### Records provided

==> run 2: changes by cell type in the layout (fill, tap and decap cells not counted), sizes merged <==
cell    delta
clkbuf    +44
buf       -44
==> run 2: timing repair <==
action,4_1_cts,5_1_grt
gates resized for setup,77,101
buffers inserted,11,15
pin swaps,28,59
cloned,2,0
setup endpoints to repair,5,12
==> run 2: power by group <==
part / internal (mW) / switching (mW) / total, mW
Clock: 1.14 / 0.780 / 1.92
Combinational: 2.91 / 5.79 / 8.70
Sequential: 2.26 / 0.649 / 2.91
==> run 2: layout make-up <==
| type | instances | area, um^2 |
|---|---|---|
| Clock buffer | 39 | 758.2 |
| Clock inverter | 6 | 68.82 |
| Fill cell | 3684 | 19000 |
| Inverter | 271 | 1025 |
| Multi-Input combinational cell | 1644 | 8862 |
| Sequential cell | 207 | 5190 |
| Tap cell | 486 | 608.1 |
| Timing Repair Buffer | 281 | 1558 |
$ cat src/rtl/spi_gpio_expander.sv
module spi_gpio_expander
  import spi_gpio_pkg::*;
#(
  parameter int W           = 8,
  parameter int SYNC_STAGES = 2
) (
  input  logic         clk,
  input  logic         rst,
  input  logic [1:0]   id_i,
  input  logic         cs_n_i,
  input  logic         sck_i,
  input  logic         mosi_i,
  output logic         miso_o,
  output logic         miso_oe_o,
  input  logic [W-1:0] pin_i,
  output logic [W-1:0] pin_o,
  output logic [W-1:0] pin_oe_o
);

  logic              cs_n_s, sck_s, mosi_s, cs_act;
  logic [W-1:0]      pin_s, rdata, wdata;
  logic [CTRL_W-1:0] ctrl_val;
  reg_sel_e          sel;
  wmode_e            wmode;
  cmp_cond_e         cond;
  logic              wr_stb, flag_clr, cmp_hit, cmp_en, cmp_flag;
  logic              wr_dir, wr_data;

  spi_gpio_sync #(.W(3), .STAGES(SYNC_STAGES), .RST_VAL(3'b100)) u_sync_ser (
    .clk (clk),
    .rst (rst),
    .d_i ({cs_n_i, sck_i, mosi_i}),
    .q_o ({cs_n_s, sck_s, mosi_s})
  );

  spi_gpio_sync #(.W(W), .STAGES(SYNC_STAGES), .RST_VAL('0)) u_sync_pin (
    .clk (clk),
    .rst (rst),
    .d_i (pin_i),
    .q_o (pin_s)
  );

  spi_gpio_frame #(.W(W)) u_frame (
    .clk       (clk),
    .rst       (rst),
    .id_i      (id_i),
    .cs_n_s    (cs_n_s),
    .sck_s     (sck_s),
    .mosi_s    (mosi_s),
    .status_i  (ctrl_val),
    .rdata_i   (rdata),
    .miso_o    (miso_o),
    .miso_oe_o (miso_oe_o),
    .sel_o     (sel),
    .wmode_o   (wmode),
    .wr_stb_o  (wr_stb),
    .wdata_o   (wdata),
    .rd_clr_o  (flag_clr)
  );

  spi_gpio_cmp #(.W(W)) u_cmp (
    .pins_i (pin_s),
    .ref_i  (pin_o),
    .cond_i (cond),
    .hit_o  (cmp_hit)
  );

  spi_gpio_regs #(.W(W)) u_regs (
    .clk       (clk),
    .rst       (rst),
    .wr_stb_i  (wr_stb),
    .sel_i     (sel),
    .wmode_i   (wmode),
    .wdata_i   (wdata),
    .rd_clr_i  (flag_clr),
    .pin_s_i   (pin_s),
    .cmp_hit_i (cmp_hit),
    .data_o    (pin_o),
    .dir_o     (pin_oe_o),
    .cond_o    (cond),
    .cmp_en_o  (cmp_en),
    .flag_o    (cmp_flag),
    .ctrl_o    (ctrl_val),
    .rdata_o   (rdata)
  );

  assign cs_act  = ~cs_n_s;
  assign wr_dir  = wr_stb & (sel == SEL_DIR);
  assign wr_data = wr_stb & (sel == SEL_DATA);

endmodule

######
### Records provided

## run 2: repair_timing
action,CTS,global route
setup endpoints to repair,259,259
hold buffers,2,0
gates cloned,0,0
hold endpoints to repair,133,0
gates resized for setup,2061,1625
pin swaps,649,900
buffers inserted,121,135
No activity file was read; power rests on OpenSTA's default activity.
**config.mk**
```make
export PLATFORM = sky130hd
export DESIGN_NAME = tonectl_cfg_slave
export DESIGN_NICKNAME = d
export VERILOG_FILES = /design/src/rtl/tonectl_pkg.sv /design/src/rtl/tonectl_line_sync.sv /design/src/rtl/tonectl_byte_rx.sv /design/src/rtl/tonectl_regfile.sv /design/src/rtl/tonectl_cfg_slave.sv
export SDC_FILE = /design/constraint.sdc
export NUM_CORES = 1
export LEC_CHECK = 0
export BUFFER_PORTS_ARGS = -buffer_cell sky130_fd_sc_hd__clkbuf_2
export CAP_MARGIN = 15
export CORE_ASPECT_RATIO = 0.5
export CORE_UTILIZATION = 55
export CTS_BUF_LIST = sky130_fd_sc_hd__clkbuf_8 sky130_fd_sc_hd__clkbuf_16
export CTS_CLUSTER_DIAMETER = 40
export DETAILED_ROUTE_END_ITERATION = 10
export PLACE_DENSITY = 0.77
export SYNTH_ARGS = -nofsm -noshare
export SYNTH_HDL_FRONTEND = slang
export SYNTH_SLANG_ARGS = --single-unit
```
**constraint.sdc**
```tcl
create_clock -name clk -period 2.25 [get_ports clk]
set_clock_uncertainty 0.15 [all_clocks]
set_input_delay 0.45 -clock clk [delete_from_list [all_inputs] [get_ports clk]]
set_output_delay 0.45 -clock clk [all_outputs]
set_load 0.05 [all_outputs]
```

######
### Records provided

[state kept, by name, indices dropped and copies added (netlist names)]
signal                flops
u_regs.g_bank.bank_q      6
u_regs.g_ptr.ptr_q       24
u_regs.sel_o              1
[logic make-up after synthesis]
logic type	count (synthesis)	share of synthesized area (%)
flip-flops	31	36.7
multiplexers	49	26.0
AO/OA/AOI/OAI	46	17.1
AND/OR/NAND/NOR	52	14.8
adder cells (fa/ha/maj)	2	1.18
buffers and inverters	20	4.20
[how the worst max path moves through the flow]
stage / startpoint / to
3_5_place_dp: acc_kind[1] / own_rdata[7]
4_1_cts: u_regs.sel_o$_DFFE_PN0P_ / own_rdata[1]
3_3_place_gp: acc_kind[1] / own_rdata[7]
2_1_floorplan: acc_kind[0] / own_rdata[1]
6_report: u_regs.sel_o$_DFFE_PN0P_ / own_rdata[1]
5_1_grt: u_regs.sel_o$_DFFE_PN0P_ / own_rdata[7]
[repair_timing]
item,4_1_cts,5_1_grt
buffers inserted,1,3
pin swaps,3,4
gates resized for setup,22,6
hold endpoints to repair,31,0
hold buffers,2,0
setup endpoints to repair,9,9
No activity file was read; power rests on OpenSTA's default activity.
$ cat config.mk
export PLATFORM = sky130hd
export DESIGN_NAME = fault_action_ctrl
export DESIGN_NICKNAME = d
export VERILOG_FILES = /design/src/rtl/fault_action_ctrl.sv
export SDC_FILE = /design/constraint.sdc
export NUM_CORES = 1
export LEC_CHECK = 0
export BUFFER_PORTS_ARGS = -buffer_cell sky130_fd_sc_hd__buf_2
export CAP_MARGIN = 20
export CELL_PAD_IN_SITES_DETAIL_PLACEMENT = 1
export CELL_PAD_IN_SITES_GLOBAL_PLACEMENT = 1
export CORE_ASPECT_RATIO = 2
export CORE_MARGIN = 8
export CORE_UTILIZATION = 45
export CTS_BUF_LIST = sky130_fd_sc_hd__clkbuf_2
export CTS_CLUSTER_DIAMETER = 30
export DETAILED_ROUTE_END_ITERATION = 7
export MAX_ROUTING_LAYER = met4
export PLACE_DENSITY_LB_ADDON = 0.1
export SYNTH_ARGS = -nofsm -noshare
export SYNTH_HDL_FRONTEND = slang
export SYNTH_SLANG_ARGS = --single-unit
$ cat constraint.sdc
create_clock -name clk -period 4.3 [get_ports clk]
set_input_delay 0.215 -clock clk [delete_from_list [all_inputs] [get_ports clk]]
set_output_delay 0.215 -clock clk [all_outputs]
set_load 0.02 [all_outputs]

######

## [What the task requires]
Your answer should be the lines above from the one containing "run 2: changes" through the one containing "486 | 608.1 |", copied exactly and with both ends kept.

## [Output of the task]
==> run 2: changes by cell type in the layout (fill, tap and decap cells not counted), sizes merged <==
cell    delta
clkbuf    +44
buf       -44
==> run 2: timing repair <==
action,4_1_cts,5_1_grt
gates resized for setup,77,101
buffers inserted,11,15
pin swaps,28,59
cloned,2,0
setup endpoints to repair,5,12
==> run 2: power by group <==
part / internal (mW) / switching (mW) / total, mW
Clock: 1.14 / 0.780 / 1.92
Combinational: 2.91 / 5.79 / 8.70
Sequential: 2.26 / 0.649 / 2.91
==> run 2: layout make-up <==
| type | instances | area, um^2 |
|---|---|---|
| Clock buffer | 39 | 758.2 |
| Clock inverter | 6 | 68.82 |
| Fill cell | 3684 | 19000 |
| Inverter | 271 | 1025 |
| Multi-Input combinational cell | 1644 | 8862 |
| Sequential cell | 207 | 5190 |
| Tap cell | 486 | 608.1 |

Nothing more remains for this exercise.